WORK TO BE COMPLETED
Track down every line below that holds "cells" and copy it.

Stored data:
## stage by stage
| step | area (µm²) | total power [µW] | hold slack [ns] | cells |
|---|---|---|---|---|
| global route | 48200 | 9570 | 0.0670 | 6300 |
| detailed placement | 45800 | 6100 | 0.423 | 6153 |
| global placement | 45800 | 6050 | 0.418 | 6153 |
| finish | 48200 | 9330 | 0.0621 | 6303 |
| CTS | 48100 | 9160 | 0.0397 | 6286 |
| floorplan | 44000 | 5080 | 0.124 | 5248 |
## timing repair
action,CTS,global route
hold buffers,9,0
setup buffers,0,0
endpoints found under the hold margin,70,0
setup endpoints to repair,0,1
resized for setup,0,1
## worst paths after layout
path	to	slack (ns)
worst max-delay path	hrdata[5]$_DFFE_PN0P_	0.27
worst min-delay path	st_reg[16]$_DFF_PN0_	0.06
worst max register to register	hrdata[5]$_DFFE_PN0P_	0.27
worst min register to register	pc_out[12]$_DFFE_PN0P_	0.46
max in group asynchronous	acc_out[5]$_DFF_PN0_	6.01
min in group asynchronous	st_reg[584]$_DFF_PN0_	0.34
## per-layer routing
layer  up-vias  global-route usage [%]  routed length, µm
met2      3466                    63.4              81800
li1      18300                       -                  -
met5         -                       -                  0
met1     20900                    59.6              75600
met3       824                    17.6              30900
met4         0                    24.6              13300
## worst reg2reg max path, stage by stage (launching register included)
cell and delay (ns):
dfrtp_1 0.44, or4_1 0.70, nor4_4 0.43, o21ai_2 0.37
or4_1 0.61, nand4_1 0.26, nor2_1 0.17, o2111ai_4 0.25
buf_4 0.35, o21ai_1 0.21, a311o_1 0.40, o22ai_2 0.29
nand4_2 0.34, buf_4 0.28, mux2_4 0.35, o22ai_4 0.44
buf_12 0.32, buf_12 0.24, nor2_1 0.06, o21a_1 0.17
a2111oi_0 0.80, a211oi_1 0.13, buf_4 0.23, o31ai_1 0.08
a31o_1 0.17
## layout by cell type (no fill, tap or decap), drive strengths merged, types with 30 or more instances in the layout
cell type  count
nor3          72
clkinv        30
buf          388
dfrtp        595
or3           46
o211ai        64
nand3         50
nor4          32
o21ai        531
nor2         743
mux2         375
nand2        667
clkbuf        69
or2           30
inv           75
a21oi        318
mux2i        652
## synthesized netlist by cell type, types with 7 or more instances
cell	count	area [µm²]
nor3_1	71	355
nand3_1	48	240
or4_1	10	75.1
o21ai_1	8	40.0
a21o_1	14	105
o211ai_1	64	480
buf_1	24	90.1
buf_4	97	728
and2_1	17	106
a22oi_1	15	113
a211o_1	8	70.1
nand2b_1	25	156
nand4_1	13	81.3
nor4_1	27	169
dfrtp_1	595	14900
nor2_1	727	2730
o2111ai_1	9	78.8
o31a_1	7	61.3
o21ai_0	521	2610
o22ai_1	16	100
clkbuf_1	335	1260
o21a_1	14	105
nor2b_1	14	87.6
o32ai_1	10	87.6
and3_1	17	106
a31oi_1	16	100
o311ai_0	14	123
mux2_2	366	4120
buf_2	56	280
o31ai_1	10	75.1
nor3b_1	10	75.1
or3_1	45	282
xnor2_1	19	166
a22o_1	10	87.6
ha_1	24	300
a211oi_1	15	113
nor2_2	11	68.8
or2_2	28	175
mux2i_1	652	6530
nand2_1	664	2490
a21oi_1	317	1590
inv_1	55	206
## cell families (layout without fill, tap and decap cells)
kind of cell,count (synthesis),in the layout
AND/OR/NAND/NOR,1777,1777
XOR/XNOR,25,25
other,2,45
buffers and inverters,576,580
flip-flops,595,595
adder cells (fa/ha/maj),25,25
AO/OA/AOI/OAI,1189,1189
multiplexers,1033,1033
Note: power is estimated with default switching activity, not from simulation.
...
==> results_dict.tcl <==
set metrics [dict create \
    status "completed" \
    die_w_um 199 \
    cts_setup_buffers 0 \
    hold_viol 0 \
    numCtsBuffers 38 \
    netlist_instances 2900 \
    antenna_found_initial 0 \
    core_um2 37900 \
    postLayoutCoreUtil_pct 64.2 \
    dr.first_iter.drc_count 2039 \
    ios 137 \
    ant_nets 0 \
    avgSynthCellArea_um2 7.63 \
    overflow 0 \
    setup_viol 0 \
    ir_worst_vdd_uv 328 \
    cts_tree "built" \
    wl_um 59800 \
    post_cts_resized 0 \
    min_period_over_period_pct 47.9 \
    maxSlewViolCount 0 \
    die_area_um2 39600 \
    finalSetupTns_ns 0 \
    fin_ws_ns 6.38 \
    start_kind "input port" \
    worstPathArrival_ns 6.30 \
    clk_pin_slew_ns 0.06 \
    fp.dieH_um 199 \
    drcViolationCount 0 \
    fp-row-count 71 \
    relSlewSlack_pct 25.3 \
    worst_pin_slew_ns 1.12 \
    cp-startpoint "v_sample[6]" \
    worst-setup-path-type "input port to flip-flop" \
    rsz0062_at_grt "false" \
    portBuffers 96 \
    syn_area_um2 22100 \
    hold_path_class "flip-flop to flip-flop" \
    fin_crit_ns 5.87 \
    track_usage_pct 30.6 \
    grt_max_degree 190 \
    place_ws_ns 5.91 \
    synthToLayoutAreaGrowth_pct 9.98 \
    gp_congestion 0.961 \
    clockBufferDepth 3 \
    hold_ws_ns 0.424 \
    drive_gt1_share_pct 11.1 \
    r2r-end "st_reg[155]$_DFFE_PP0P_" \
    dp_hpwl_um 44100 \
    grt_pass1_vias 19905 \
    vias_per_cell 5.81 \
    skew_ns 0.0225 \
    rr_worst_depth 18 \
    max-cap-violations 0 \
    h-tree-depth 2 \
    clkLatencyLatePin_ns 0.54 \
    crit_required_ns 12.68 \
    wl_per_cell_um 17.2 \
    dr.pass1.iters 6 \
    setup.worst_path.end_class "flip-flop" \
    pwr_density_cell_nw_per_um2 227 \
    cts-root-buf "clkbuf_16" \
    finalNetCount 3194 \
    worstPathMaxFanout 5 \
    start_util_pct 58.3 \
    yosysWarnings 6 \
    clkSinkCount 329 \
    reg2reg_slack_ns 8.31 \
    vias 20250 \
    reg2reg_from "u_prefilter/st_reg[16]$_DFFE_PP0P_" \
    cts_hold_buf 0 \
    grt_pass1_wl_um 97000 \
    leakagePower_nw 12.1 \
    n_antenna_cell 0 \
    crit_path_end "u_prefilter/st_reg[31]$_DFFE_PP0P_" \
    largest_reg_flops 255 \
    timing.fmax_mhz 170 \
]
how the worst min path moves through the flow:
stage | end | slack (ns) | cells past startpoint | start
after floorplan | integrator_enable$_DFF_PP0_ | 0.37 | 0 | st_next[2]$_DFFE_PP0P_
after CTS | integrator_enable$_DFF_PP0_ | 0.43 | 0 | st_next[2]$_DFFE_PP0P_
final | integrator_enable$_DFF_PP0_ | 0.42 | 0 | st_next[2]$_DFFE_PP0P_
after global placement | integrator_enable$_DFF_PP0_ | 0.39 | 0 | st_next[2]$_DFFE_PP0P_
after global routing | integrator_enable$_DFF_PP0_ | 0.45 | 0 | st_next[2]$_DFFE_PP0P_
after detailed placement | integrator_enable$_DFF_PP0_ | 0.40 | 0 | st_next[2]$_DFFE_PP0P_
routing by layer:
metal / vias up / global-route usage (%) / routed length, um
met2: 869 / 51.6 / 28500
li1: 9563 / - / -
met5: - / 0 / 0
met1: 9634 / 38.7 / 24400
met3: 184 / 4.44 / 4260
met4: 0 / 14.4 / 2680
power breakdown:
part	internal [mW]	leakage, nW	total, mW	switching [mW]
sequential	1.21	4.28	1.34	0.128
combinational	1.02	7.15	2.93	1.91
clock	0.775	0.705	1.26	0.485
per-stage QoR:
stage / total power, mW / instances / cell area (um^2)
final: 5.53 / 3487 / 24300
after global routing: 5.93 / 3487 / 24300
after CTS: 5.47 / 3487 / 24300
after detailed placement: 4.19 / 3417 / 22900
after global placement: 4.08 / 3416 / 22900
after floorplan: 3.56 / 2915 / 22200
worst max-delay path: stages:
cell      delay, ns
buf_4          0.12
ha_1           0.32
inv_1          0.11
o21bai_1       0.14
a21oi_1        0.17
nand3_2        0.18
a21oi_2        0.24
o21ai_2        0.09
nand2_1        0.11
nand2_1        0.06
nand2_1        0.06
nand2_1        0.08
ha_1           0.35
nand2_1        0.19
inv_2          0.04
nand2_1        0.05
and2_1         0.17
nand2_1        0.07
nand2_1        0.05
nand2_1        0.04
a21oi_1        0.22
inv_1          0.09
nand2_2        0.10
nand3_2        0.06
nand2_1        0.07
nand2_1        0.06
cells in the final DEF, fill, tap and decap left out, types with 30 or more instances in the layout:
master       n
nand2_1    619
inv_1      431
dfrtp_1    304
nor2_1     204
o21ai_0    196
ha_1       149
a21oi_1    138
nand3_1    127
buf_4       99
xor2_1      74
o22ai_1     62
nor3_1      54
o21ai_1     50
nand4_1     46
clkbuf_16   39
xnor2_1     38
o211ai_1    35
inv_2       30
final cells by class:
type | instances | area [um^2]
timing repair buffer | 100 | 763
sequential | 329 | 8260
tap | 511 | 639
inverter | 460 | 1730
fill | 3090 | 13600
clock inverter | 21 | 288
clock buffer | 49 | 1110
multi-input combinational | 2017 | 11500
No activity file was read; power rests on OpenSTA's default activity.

ANSWER SECTION
| step | area (µm²) | total power [µW] | hold slack [ns] | cells |
## cell families (layout without fill, tap and decap cells)
adder cells (fa/ha/maj),25,25
stage | end | slack (ns) | cells past startpoint | start
cells in the final DEF, fill, tap and decap left out, types with 30 or more instances in the layout:
final cells by class:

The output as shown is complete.